The subject of this course is the flow of time as it features in metaphysics and in philosophy of mind. Our starting point will be an unsettling philosophical problem. We experience time as flowing. Yet according to the leading accounts of time in metaphysics (and physics), time does not flow. If time in fact does not flow, as mainstream metaphysics has it, then a pervasive aspect of our everyday experience seems illusory and ungrounded. If, on the other hand, time does flow, as our experience suggests, then mainstream metaphysics has got time wrong. Each option is alarming.
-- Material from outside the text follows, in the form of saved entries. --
===== src/rtl/scan_strobe_decoder.sv =====
// Digit-scan decoder: ticks on the falling edge of count[TAP] and steps an active-low digit select.
// Optional ghost blanking between digits is enabled by defining SCAN_GHOST_BLANK_EN.
module scan_strobe_decoder #(
   parameter int CNT_W     = 14,
   parameter int TAP       = 13,
   parameter int DIGITS    = 4,
   parameter int DATA_W    = 4,
   parameter int BLANK_CYC = 16
) (
   input  logic                       clk,
   input  logic                       reset,
   input  logic [CNT_W-1:0]           count,
   input  logic                       enable,
   input  logic [DIGITS*DATA_W-1:0]   digits_in,
   output logic                       tick,
   output logic [$clog2(DIGITS)-1:0]  digit_idx,
   output logic [DIGITS-1:0]          anode_n,
   output logic [DATA_W-1:0]          digit_val
);

   localparam int IDX_W = $clog2(DIGITS);

   if (DIGITS < 2 || DIGITS > 8 || TAP < 0 || TAP >= CNT_W || BLANK_CYC < 1) begin : g_param_check
      $error("scan_strobe_decoder: parameter out of range");
   end

   // Whole-slice select so the output never mixes bits of two digits.
   function automatic logic [DATA_W-1:0] pick_digit(input logic [IDX_W-1:0] idx,
                                                    input logic [DIGITS*DATA_W-1:0] d);
      logic [DATA_W-1:0] v;
      v = {DATA_W{1'b0}};
      for (int i = 0; i < DIGITS; i++) begin
         v = (idx == IDX_W'(i)) ? d[i*DATA_W +: DATA_W] : v;
      end
      return v;
   endfunction

   function automatic logic [DIGITS-1:0] select_n(input logic [IDX_W-1:0] idx);
      return ~(DIGITS'(1) << idx);
   endfunction

   function automatic logic [IDX_W-1:0] next_idx(input logic [IDX_W-1:0] idx);
      return (idx == IDX_W'(DIGITS - 1)) ? {IDX_W{1'b0}} : idx + IDX_W'(1);
   endfunction

   logic                     tap_q_r;
   logic                     tick_r;
   logic                     tick_nxt_s;
   logic [IDX_W-1:0]         idx_r;
   logic [IDX_W-1:0]         idx_nxt_s;
   logic [DIGITS-1:0]        anode_r;
   logic [DIGITS-1:0]        anode_nxt_s;
   logic [DATA_W-1:0]        val_r;
   logic [DATA_W-1:0]        val_nxt_s;
   logic [CNT_W-1:0]         count_unused_s;

   assign count_unused_s = count;
   assign tick_nxt_s     = tap_q_r & ~count[TAP] & enable;

`ifdef SCAN_GHOST_BLANK_EN
   localparam int BC_W = (BLANK_CYC > 1) ? $clog2(BLANK_CYC) : 1;

   typedef enum logic [0:0] {
      ST_DRIVE = 1'b0,
      ST_BLANK = 1'b1
   } state_t;

   state_t            state_r;
   state_t            state_nxt_s;
   logic [BC_W-1:0]   blank_cnt_r;
   logic [BC_W-1:0]   blank_cnt_nxt_s;

   // State register
   always_ff @(posedge clk or negedge reset) begin
      if (!reset) begin
         state_r     <= ST_DRIVE;
         blank_cnt_r <= {BC_W{1'b0}};
      end else begin
         state_r     <= state_nxt_s;
         blank_cnt_r <= blank_cnt_nxt_s;
      end
   end

   // Next state: a tick opens the blanking window, disable aborts it
   always_comb begin
      state_nxt_s     = ST_DRIVE;
      blank_cnt_nxt_s = {BC_W{1'b0}};
      case (state_r)
         ST_DRIVE: begin
            if (enable && tick_r) begin
               state_nxt_s     = ST_BLANK;
               blank_cnt_nxt_s = BC_W'(BLANK_CYC - 1);
            end else begin
               state_nxt_s     = ST_DRIVE;
               blank_cnt_nxt_s = {BC_W{1'b0}};
            end
         end
         ST_BLANK: begin
            if (!enable || blank_cnt_r == {BC_W{1'b0}}) begin
               state_nxt_s     = ST_DRIVE;
               blank_cnt_nxt_s = {BC_W{1'b0}};
            end else begin
               state_nxt_s     = ST_BLANK;
               blank_cnt_nxt_s = blank_cnt_r - BC_W'(1);
            end
         end
         default: begin
            state_nxt_s     = ST_DRIVE;
            blank_cnt_nxt_s = {BC_W{1'b0}};
         end
      endcase
   end

   // Output next values; ticks seen while blanking are dropped
   always_comb begin
      idx_nxt_s   = idx_r;
      anode_nxt_s = {DIGITS{1'b1}};
      val_nxt_s   = val_r;
      if (!enable) begin
         anode_nxt_s = {DIGITS{1'b1}};
      end else begin
         case (state_r)
            ST_DRIVE: begin
               if (tick_r) begin
                  anode_nxt_s = {DIGITS{1'b1}};
               end else begin
                  anode_nxt_s = select_n(idx_r);
                  val_nxt_s   = pick_digit(idx_r, digits_in);
               end
            end
            ST_BLANK: begin
               if (blank_cnt_r == {BC_W{1'b0}}) begin
                  idx_nxt_s   = next_idx(idx_r);
                  anode_nxt_s = select_n(idx_nxt_s);
                  val_nxt_s   = pick_digit(idx_nxt_s, digits_in);
               end else begin
                  anode_nxt_s = {DIGITS{1'b1}};
               end
            end
            default: begin
               anode_nxt_s = {DIGITS{1'b1}};
            end
         endcase
      end
   end
`else
   // Output next values; the index advances directly on a tick
   always_comb begin
      idx_nxt_s   = idx_r;
      anode_nxt_s = {DIGITS{1'b1}};
      val_nxt_s   = val_r;
      if (!enable) begin
         anode_nxt_s = {DIGITS{1'b1}};
      end else if (tick_r) begin
         idx_nxt_s   = next_idx(idx_r);
         anode_nxt_s = select_n(idx_nxt_s);
         val_nxt_s   = pick_digit(idx_nxt_s, digits_in);
      end else begin
         anode_nxt_s = select_n(idx_r);
         val_nxt_s   = pick_digit(idx_r, digits_in);
      end
   end
`endif

   // Tap sample, tick strobe and display output registers
   always_ff @(posedge clk or negedge reset) begin
      if (!reset) begin
         tap_q_r <= 1'b0;
         tick_r  <= 1'b0;
         idx_r   <= {IDX_W{1'b0}};
         anode_r <= {DIGITS{1'b1}};
         val_r   <= {DATA_W{1'b0}};
      end else begin
         tap_q_r <= count[TAP];
         tick_r  <= tick_nxt_s;
         idx_r   <= idx_nxt_s;
         anode_r <= anode_nxt_s;
         val_r   <= val_nxt_s;
      end
   end

   assign tick      = tick_r;
   assign digit_idx = idx_r;
   assign anode_n   = anode_r;
   assign digit_val = val_r;

endmodule

===== config.mk =====
export PLATFORM = sky130hd
export DESIGN_NAME = scan_strobe_decoder
export DESIGN_NICKNAME = d
export VERILOG_FILES = /design/src/rtl/scan_strobe_decoder.sv
export SDC_FILE = /design/constraint.sdc
export NUM_CORES = 1
export LEC_CHECK = 0
export ABC_AREA = 1
export CAP_MARGIN = 10
export CORE_MARGIN = 1
export CORE_UTILIZATION = 30
export CTS_BUF_LIST = sky130_fd_sc_hd__clkbuf_16
export CTS_CLUSTER_DIAMETER = 80
export DETAILED_ROUTE_END_ITERATION = 12
export RECOVER_POWER = 25
export SYNTH_ARGS = -nofsm -noshare
export SYNTH_HDL_FRONTEND = slang
export SYNTH_SLANG_ARGS = --single-unit

===== constraint.sdc =====
create_clock -name clk -period 3.1 [get_ports clk]
set_clock_uncertainty 0.1 [all_clocks]
set_input_delay 0.93 -clock clk [delete_from_list [all_inputs] [get_ports clk]]
set_output_delay 0.93 -clock clk [all_outputs]
set_load 0.005 [all_outputs]

# Word-level counts from Yosys, hierarchy flattened

Cells that the tools add are included.

Bits in registers: 12
Output and inout bits: 11
Logic and storage cells: 34

Add/sub/neg operators: 1
Equality and inequality tests: 6
Shift operators: 2
Multiplexer cells: 12
Bitwise logic cells: 5
Reductions and logical operators: 3

Operators with widths:

| operator              | number |
|---|---|
| $mux W4               | 11 |
| $eq A2 B2 Y1 const B  | 4 |
| $not A4 Y4            | 2 |
| $shl A1 B2 Y4 const A | 2 |
| $eq A2 B1 Y1 const B  | 2 |
| $logic_not A2 Y1      | 2 |
| $add A2 B1 Y2 const B | 1 |
| $and A1 B1 Y1         | 2 |
| $mux W2               | 1 |
| $reduce_and A2 Y1     | 1 |
| $not A1 Y1            | 1 |

# Depth between registers and ports, before layout

Word-level depth: 8
Gate-level depth with buffers: 10
Depth with buffers taken out: 9

# Worst setup path before layout

OpenSTA, ideal clock, no wires.

Path kind: reg-to-output
Start point: register anode_r[0], in the netlist anode_n[0]
End point: output anode_n[0]
Data arrival time: 501 ps
Path slack: 1569 ps
Stages on the path, launching flop included: 1
Cell sequence: dfstp_2

RTL lines:

| what                   | RTL line | text |
|---|---|---|
| from (decl)            | 51       | `logic [DIGITS-1:0] anode_r;` |
| from (signal assigned) | 171      | `anode_r <= {DIGITS{1'b1}};` |
| from (signal assigned) | 177      | `anode_r <= anode_nxt_s;` |
| to (decl)              | 17       | `output logic [DIGITS-1:0] anode_n,` |

No word-level cell between the ends.

# Worst setup path after layout

Start point: register tick_r, in the netlist tick
End point: output tick

RTL lines:

| what                   | RTL line | text |
|---|---|---|
| from (decl)            | 47       | `logic tick_r;` |
| from (signal assigned) | 175      | `tick_r <= tick_nxt_s;` |
| to (decl)              | 15       | `output logic tick,` |

No word-level cell between the ends.

==> out/metrics.cfg <==
[status]
outcome = finished, final reports clean

[clock_network]
root_buffer = sky130_fd_sc_hd__clkbuf_16
clock_sink_count = 12
post_cts.repair.setup_buffers = 0
path_clk_slew_ns = 0.04
postCtsHoldBufs = 0
cts_resized = 0
insertion_delay_ns = 0.24
clock_tree.htree_level_count = 1
clockBufferDepth = 2
tritoncts.num_buffers = 3
tritoncts = built

[power]
cellPowerDensity_nw_per_um2 = 739
p_leak_nw = 0.570
clock_power_share_pct = 26.5
switching_share_pct = 36.3
share_comb_of_total_power_pct = 47.7
p_seq_share_pct = 25.8
cellInternalPower_uw = 575
vdd.ir_drop.worst_mv = 0.432
power_dissipated_by_switching_net_loads_uw = 328

[timing]
maxSlewHeadroom_pct = 62.9
number_of_endpoints_with_negative_hold_slack_in_the_final_report = 0
share_of_the_clock_period_used_by_the_worst_path_pct = 77.3
setup_tns_ns = 0
final-max-slew-violation-count = 0
setup-violations-final = 0
fmaxAchievable_mhz = 417
rsz0062_at_grt = false
max_slew.worst_pin.slew_ns = 0.555
period_minus_slack_ns = 2.40

[routing]
drt.antenna.violating_nets = 0
drt-vias-per-instance = 4.76
routed-via-count = 847
route.detailed.wl_per_inst_um = 12.4
detail_route.drc_violations = 0
initialDrtViolationCount = 12
drt_wl_total_mm = 2.20
drt-pass1-iter-count = 4

[final_layout]
area_growth_pct = 48.3
drive_gt1_share_pct = 12.2
antenna_cells_inserted = 0
nNetsFinal = 188
post_layout_nonfiller_instances = 178
final_util_pct = 48.0

[floorplan]
chipWidth_um = 54.4
coreArea_um2 = 2540
core.rowCount = 18
start_util_pct = 32.4
die_area_um2 = 2960
io_pins = 44
die_height_um = 54.4

[min_path]
class_of_the_most_critical_hold_timing_path = register to register

[run]
cap_violations = 0

[critical_path]
critical_path.cell_chain = clkdlybuf4s50_1
critical_path_buf_inv_count = 1
critPathArrivalTime_ns = 1.37
worstPathRequired_ns = 2.07
startpoint_type = register
type_of_destination_of_the_critical_path = primary output
cpLargestDelayFamily = buffers and inverters
cp_slowest_stage_delay_ns = 0.57
worst-path-max-fanout = 10
timing.critical_path.slowest_stage_cell = sky130_fd_sc_hd__clkdlybuf4s50_1
crit_type = register to primary output

[grt]
grt_max_degree = 13
number_of_global_route_vias_before_repair = 818
antenna_found_initial = 0
grt.total_usage_pct = 16.3
grt_overflow_total = 0
wire_length_of_the_first_global_routing_pass_mm = 3.42

[yosys]
synth_top_area_cells = sky130_fd_sc_hd__dfrtp_1 24%, sky130_fd_sc_hd__dfstp_2 13%, sky130_fd_sc_hd__nand2_1 11%
yosys_warnings = 0
syn_area_per_cell_um2 = 7.11
synth_fp_nets = 155
ys_seq_elements = 12
postSynthCellCount = 116
synth_largest_type_area_fraction_pct = 24.3
synthDistinctLibCells = 15
part_of_the_yosys_area_used_for_sequential_elements_pct = 37.0
synth_top_cell_by_area = sky130_fd_sc_hd__dfrtp_1
synthesis.area_um2 = 825

[placed_design]
port_buffers = 30
globalplace.congestion = 0.822
hpwl_detailed_mm = 1.68
placed_cells_incl_taps = 174

## synthesized netlist by cell type (all sizes together)
cell type and number:
or2 4, dfrtp 8, buf 2, dfstp 4
ha 6, a21oi 17, o21ai 3, inv 12
nand2 28, nor2 20, nand3 12
## layout by cell type, fill, tap and decap left out
master                            count
sky130_fd_sc_hd__or2_2                4
sky130_fd_sc_hd__clkbuf_16            3
sky130_fd_sc_hd__dfrtp_1              8
sky130_fd_sc_hd__nand2_1             24
sky130_fd_sc_hd__ha_1                 6
sky130_fd_sc_hd__nand3_1             12
sky130_fd_sc_hd__inv_4                2
sky130_fd_sc_hd__nor2_1              20
sky130_fd_sc_hd__dfstp_2              4
sky130_fd_sc_hd__o21ai_0              3
sky130_fd_sc_hd__nand2_2              4
sky130_fd_sc_hd__inv_1                9
sky130_fd_sc_hd__a21oi_1             17
sky130_fd_sc_hd__inv_2                1
sky130_fd_sc_hd__clkdlybuf4s50_1     27
sky130_fd_sc_hd__clkinv_1             1
sky130_fd_sc_hd__dlygate4sd3_1        3
## power by group through the flow
stage | Sequential [mW] | Clock, mW | Combinational (mW)
after floorplan | 0.236 | 0 | 0.258
after global placement | 0.234 | 0 | 0.422
after detailed placement | 0.237 | 0 | 0.428
after CTS | 0.235 | 0.241 | 0.432
after global routing | 0.240 | 0.249 | 0.486
final | 0.233 | 0.239 | 0.431
## flip-flops by register name, summed over array words and instances (netlist names)
register,flops
digit_idx,2
tick,1
anode_n,4
tap_q_r,1
digit_val,4
## through the flow
| step | cell area (um^2) | setup WS, ns | total power, mW | hold slack [ns] |
|---|---|---|---|---|
| after global routing | 1220 | 0.630 | 0.975 | 0.424 |
| after floorplan | 825 | 1.57 | 0.494 | 0.349 |
| after CTS | 1220 | 0.699 | 0.908 | 0.382 |
| final | 1220 | 0.703 | 0.903 | 0.378 |
| after global placement | 1140 | 0.760 | 0.655 | 0.363 |
| after detailed placement | 1140 | 0.778 | 0.665 | 0.372 |
## kinds of logic after synthesis
kind of cell	after synthesis	synth area share, %
buffers and inverters	14	8.35
and+or+nand+nor	64	33.4
adders and majority gates	6	9.10
DFF	12	37.0
AOI/OAI and AO/OA	20	12.1
## layout make-up
| type | count | area, um^2 |
|---|---|---|
| timing repair buffer | 30 | 300 |
| tap | 30 | 37.5 |
| inverter | 12 | 50.0 |
| clock inverter | 1 | 3.75 |
| clock buffer | 3 | 75.1 |
| sequential | 12 | 305 |
| fill | 272 | 1320 |
| multi-input combinational | 90 | 450 |
## worst paths after layout
kind / startpoint / endpoint / slack [ns] / depth (start not counted)
min in group asynchronous: reset / digit_val[0]$_DFFE_PN0P_ / 1.02 / 1
worst min register to register: tap_q_r$_DFF_PN0_ / tick$_DFF_PN0_ / 0.38 / 2
worst min-delay path: tap_q_r$_DFF_PN0_ / tick$_DFF_PN0_ / 0.38 / 2
worst max-delay path: tick$_DFF_PN0_ / tick / 0.70 / 1
max in group asynchronous: reset / anode_n[0]$_DFF_PN1_ / 1.51 / 1
worst max register to register: digit_idx[1]$_DFFE_PN0P_ / digit_val[0]$_DFFE_PN0P_ / 1.43 / 9
## routing by layer
layer | track usage (%) | routed length, um | vias up | share of wire [%]
li1 | - | - | 431 | -
met1 | 19.1 | 1000 | 386 | 45
met2 | 28.5 | 1050 | 28 | 48
met3 | 3.61 | 139 | 2 | 6.3
met4 | 6.84 | 11 | 0 | 0.50
met5 | 0 | 0 | - | 0
Note: power is estimated with default switching activity, not from simulation.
Each is a call to philosophical adventure.

The course will have three parts that will be dedicated to the following three questions, respectively:

  1. What is the nature of temporal flow?
  2. How do we experience temporal flow?
  3. Is our experience as of temporal flow veridical, and is it reliable?

We will study several philosophical models, some classical and some novel, of the nature of temporal flow, of our experience as of temporal flow, and of the representational and epistemological relationship between the nature and the experience of temporal flow. Our overall aim will be to put these models to work in tackling the opening challenge of reconciling the reality and experience of time.

 

Bibliography

Dainton, B. 2000, 2nd edition 2006: Stream of Consciousness. London: Routledge.
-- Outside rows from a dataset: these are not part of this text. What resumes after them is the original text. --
===== config.mk =====
export PLATFORM = sky130hd
export DESIGN_NAME = fb_double_buffer_ctrl_flat
export DESIGN_NICKNAME = d
export VERILOG_FILES = /design/src/rtl/fb_pkg.sv /design/src/rtl/fb_double_buffer_ctrl_if.sv /design/src/rtl/fb_double_buffer_ctrl.sv /design/src/flat_wrapper.sv
export SDC_FILE = /design/constraint.sdc
export NUM_CORES = 1
export LEC_CHECK = 0
export BUFFER_PORTS_ARGS = -buffer_cell sky130_fd_sc_hd__buf_2
export CORE_MARGIN = 2
export CORE_UTILIZATION = 40
export CTS_CLUSTER_DIAMETER = 40
export DETAILED_ROUTE_END_ITERATION = 10
export GPL_ROUTABILITY_DRIVEN = 0
export PLACE_DENSITY = 0.68
export SYNTH_ARGS = -nofsm -noshare
export SYNTH_HDL_FRONTEND = slang
export SYNTH_SLANG_ARGS = --single-unit

===== constraint.sdc =====
create_clock -name clk_in -period 1.82 [get_ports clk_in]
set_input_delay 0.364 -clock clk_in [delete_from_list [all_inputs] [get_ports clk_in]]
set_output_delay 0.364 -clock clk_in [all_outputs]
set_load 0.02 [all_outputs]

===== src/rtl/fb_pkg.sv =====
`default_nettype none
// ============================================================================
// Module   : fb_pkg
// Purpose  : Shared types and constants for the double-buffered frame-buffer
//            write-port controller.
// Contents : fb_state_t - controller sequencing states
//            FB_NPIX    - pixels per frame at the default 320x180 geometry
//            FB_ADDR_W  - default frame-buffer address width
// Revision : 1.0 - initial release
// ============================================================================
package fb_pkg;

  localparam int FB_NPIX   = 320 * 180;
  localparam int FB_ADDR_W = 16;

  typedef enum logic [1:0] {
    CLEAR     = 2'd0,
    DRAW      = 2'd1,
    WAIT_SWAP = 2'd2
  } fb_state_t;

endpackage
`default_nettype wire


===== src/rtl/fb_double_buffer_ctrl_if.sv =====
`default_nettype none
// ============================================================================
// Module   : fb_double_buffer_ctrl_if
// Purpose  : Bundles the renderer pixel handshake, frame timing strobes and
//            the shared port-A write bus of the two frame buffers.
// Modports : slave  - controller view (timing/pixels in, write bus out)
//            master - environment view (drives timing/pixels, observes bus)
// Signals  : frame_end_in, px_valid_in, px_addr_in, px_color_in,
//            render_done_in, px_ready_out, render_start_out, we_out,
//            addr_out, data_out, display_sel_out, swap_out,
//            missed_frames_out
// Revision : 1.0 - initial release
// ============================================================================
interface fb_double_buffer_ctrl_if #(
  parameter int ADDR_W  = fb_pkg::FB_ADDR_W,
  parameter int COLOR_W = 16
);

  logic               frame_end_in;
  logic               px_valid_in;
  logic [ADDR_W-1:0]  px_addr_in;
  logic [COLOR_W-1:0] px_color_in;
  logic               px_ready_out;
  logic               render_done_in;
  logic               render_start_out;
  logic [1:0]         we_out;
  logic [ADDR_W-1:0]  addr_out;
  logic [COLOR_W-1:0] data_out;
  logic               display_sel_out;
  logic               swap_out;
  logic [7:0]         missed_frames_out;

  modport slave (
    input  frame_end_in, px_valid_in, px_addr_in, px_color_in, render_done_in,
    output px_ready_out, render_start_out, we_out, addr_out, data_out,
           display_sel_out, swap_out, missed_frames_out
  );

  modport master (
    output frame_end_in, px_valid_in, px_addr_in, px_color_in, render_done_in,
    input  px_ready_out, render_start_out, we_out, addr_out, data_out,
           display_sel_out, swap_out, missed_frames_out
  );

endinterface
`default_nettype wire


===== src/rtl/fb_double_buffer_ctrl.sv =====
`default_nettype none
// ============================================================================
// Module   : fb_double_buffer_ctrl
// Purpose  : Sequencer and port-A write arbiter for two frame buffers. Clears
//            the draw buffer before each scene, forwards renderer pixels into
//            it, and swaps display/draw buffers on a frame boundary once the
//            renderer reports the scene complete.
// Ports    : clk_in  - system clock, rising edge
//            rst_in  - synchronous active-high reset
//            bus     - fb_double_buffer_ctrl_if.slave (pixel handshake,
//                      frame/render strobes, registered write bus, status)
// Revision : 1.0 - initial release
// ============================================================================
module fb_double_buffer_ctrl
  import fb_pkg::*;
#(
  parameter int                 FB_WIDTH    = 320,
  parameter int                 FB_HEIGHT   = 180,
  parameter int                 ADDR_W      = FB_ADDR_W,
  parameter int                 COLOR_W     = 16,
  parameter logic [COLOR_W-1:0] CLEAR_COLOR = '0
) (
  input  wire logic                   clk_in,
  input  wire logic                   rst_in,
  fb_double_buffer_ctrl_if.slave      bus
);

  localparam int                NPIX      = FB_WIDTH * FB_HEIGHT;
  localparam logic [ADDR_W-1:0] LAST_ADDR = ADDR_W'(NPIX - 1);
  // One bit wider than the address so NPIX itself is representable.
  localparam logic [ADDR_W:0]   NPIX_EXT  = (ADDR_W + 1)'(NPIX);

  fb_state_t          state_q,     state_d;
  logic [ADDR_W-1:0]  clear_cnt_q, clear_cnt_d;
  logic               disp_sel_q,  disp_sel_d;
  logic               swap_q,      swap_d;
  logic               start_q,     start_d;
  logic [7:0]         missed_q,    missed_d;
  logic [1:0]         we_q,        we_d;
  logic [ADDR_W-1:0]  addr_q,      addr_d;
  logic [COLOR_W-1:0] data_q,      data_d;

  // Write-enable pattern for the buffer not being scanned out. Because the
  // display select only changes on the swap, this always targets the draw
  // buffer and can never hit both buffers at once.
  logic [1:0] w_draw_we;
  assign w_draw_we = disp_sel_q ? 2'b01 : 2'b10;

  always_comb begin
    state_d     = state_q;
    clear_cnt_d = clear_cnt_q;
    disp_sel_d  = disp_sel_q;
    swap_d      = 1'b0;
    start_d     = 1'b0;
    missed_d    = missed_q;
    we_d        = 2'b00;
    addr_d      = addr_q;
    data_d      = data_q;

    // Any frame boundary outside WAIT_SWAP is a frame shown without a swap.
    if (bus.frame_end_in && (state_q != WAIT_SWAP) && (missed_q != 8'hFF)) begin
      missed_d = missed_q + 8'd1;
    end

    unique case (state_q)
      CLEAR: begin
        we_d        = w_draw_we;
        addr_d      = clear_cnt_q;
        data_d      = CLEAR_COLOR;
        clear_cnt_d = clear_cnt_q + ADDR_W'(1);
        if (clear_cnt_q == LAST_ADDR) begin
          state_d = DRAW;
          start_d = 1'b1;
        end
      end
      DRAW: begin
        // Out-of-range pixels are still accepted, just never written.
        if (bus.px_valid_in && ({1'b0, bus.px_addr_in} < NPIX_EXT)) begin
          we_d   = w_draw_we;
          addr_d = bus.px_addr_in;
          data_d = bus.px_color_in;
        end
        if (bus.render_done_in) begin
          state_d = WAIT_SWAP;
        end
      end
      WAIT_SWAP: begin
        if (bus.frame_end_in) begin
          state_d     = CLEAR;
          clear_cnt_d = '0;
          disp_sel_d  = ~disp_sel_q;
          swap_d      = 1'b1;
        end
      end
      default: begin
        state_d = CLEAR;
      end
    endcase
  end

  always_ff @(posedge clk_in) begin
    if (rst_in) begin
      state_q     <= CLEAR;
      clear_cnt_q <= '0;
      disp_sel_q  <= 1'b0;
      swap_q      <= 1'b0;
      start_q     <= 1'b0;
      missed_q    <= 8'd0;
      we_q        <= 2'b00;
      addr_q      <= '0;
      data_q      <= '0;
    end else begin
      state_q     <= state_d;
      clear_cnt_q <= clear_cnt_d;
      disp_sel_q  <= disp_sel_d;
      swap_q      <= swap_d;
      start_q     <= start_d;
      missed_q    <= missed_d;
      we_q        <= we_d;
      addr_q      <= addr_d;
      data_q      <= data_d;
    end
  end

  // Ready depends on state alone so the renderer sees no combinational path
  // from its own valid.
  assign bus.px_ready_out      = (state_q == DRAW);
  assign bus.render_start_out  = start_q;
  assign bus.we_out            = we_q;
  assign bus.addr_out          = addr_q;
  assign bus.data_out          = data_q;
  assign bus.display_sel_out   = disp_sel_q;
  assign bus.swap_out          = swap_q;
  assign bus.missed_frames_out = missed_q;

endmodule
`default_nettype wire


===== src/flat_wrapper.sv =====
// flat-port wrapper written by rule: the top's interface ports become plain ports
module fb_double_buffer_ctrl_flat import fb_pkg::*;
#(
  parameter int                 FB_WIDTH    = 320,
  parameter int                 FB_HEIGHT   = 180,
  parameter int                 ADDR_W      = FB_ADDR_W,
  parameter int                 COLOR_W     = 16,
  parameter logic [COLOR_W-1:0] CLEAR_COLOR = '0
)
  (clk_in, rst_in, bus_frame_end_in, bus_px_valid_in, bus_px_addr_in, bus_px_color_in, bus_render_done_in, bus_px_ready_out, bus_render_start_out, bus_we_out, bus_addr_out, bus_data_out, bus_display_sel_out, bus_swap_out, bus_missed_frames_out);
  fb_double_buffer_ctrl_if #(.ADDR_W(ADDR_W), .COLOR_W(COLOR_W)) bus_i ();
  input  wire logic clk_in;
  input  wire logic rst_in;
  input wire logic [$bits(bus_i.frame_end_in)-1:0] bus_frame_end_in;
  input wire logic [$bits(bus_i.px_valid_in)-1:0] bus_px_valid_in;
  input wire logic [$bits(bus_i.px_addr_in)-1:0] bus_px_addr_in;
  input wire logic [$bits(bus_i.px_color_in)-1:0] bus_px_color_in;
  input wire logic [$bits(bus_i.render_done_in)-1:0] bus_render_done_in;
  output wire logic [$bits(bus_i.px_ready_out)-1:0] bus_px_ready_out;
  output wire logic [$bits(bus_i.render_start_out)-1:0] bus_render_start_out;
  output wire logic [$bits(bus_i.we_out)-1:0] bus_we_out;
  output wire logic [$bits(bus_i.addr_out)-1:0] bus_addr_out;
  output wire logic [$bits(bus_i.data_out)-1:0] bus_data_out;
  output wire logic [$bits(bus_i.display_sel_out)-1:0] bus_display_sel_out;
  output wire logic [$bits(bus_i.swap_out)-1:0] bus_swap_out;
  output wire logic [$bits(bus_i.missed_frames_out)-1:0] bus_missed_frames_out;
  assign bus_i.frame_end_in = bus_frame_end_in;
  assign bus_i.px_valid_in = bus_px_valid_in;
  assign bus_i.px_addr_in = bus_px_addr_in;
  assign bus_i.px_color_in = bus_px_color_in;
  assign bus_i.render_done_in = bus_render_done_in;
  assign bus_px_ready_out = bus_i.px_ready_out;
  assign bus_render_start_out = bus_i.render_start_out;
  assign bus_we_out = bus_i.we_out;
  assign bus_addr_out = bus_i.addr_out;
  assign bus_data_out = bus_i.data_out;
  assign bus_display_sel_out = bus_i.display_sel_out;
  assign bus_swap_out = bus_i.swap_out;
  assign bus_missed_frames_out = bus_i.missed_frames_out;
  fb_double_buffer_ctrl #(.FB_WIDTH(FB_WIDTH), .FB_HEIGHT(FB_HEIGHT), .ADDR_W(ADDR_W), .COLOR_W(COLOR_W), .CLEAR_COLOR(CLEAR_COLOR)) u_core (.clk_in(clk_in), .rst_in(rst_in), .bus(bus_i));
endmodule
Maudlin, T. 2002: “Remarks on the Passing of Time”, Proceedings of the Aristotelian Society, 102: 237–52.

Prosser, S. 2016: Experiencing Time. Oxford: Oxford University Press.

Sattig, T. forthcoming a: “The Sense of Temporal Flow: A Higher-Order Account”, forthcoming in Philosophical Studies (2018).

Sattig, T. forthcoming b: “Experiencing Change: Extensionalism, Retentionalism, and Marty’s Hybrid Account”, forthcoming in G. Bacigalupo and H. Leblanc (eds.), Anton Marty and Contemporary Philosophy, Palgrave Macmillan (2018).

Sattig, T. forthcoming c: “The Hard Problem of Temporal Consciousness”, forthcoming in Proceedings of the Aristotelian Society (2019).

Sattig, T. ms: “What Is the Flow of Time?”, unpublished manuscript.

Skow, B. 2015: Objective Becoming. Oxford: Oxford University Press.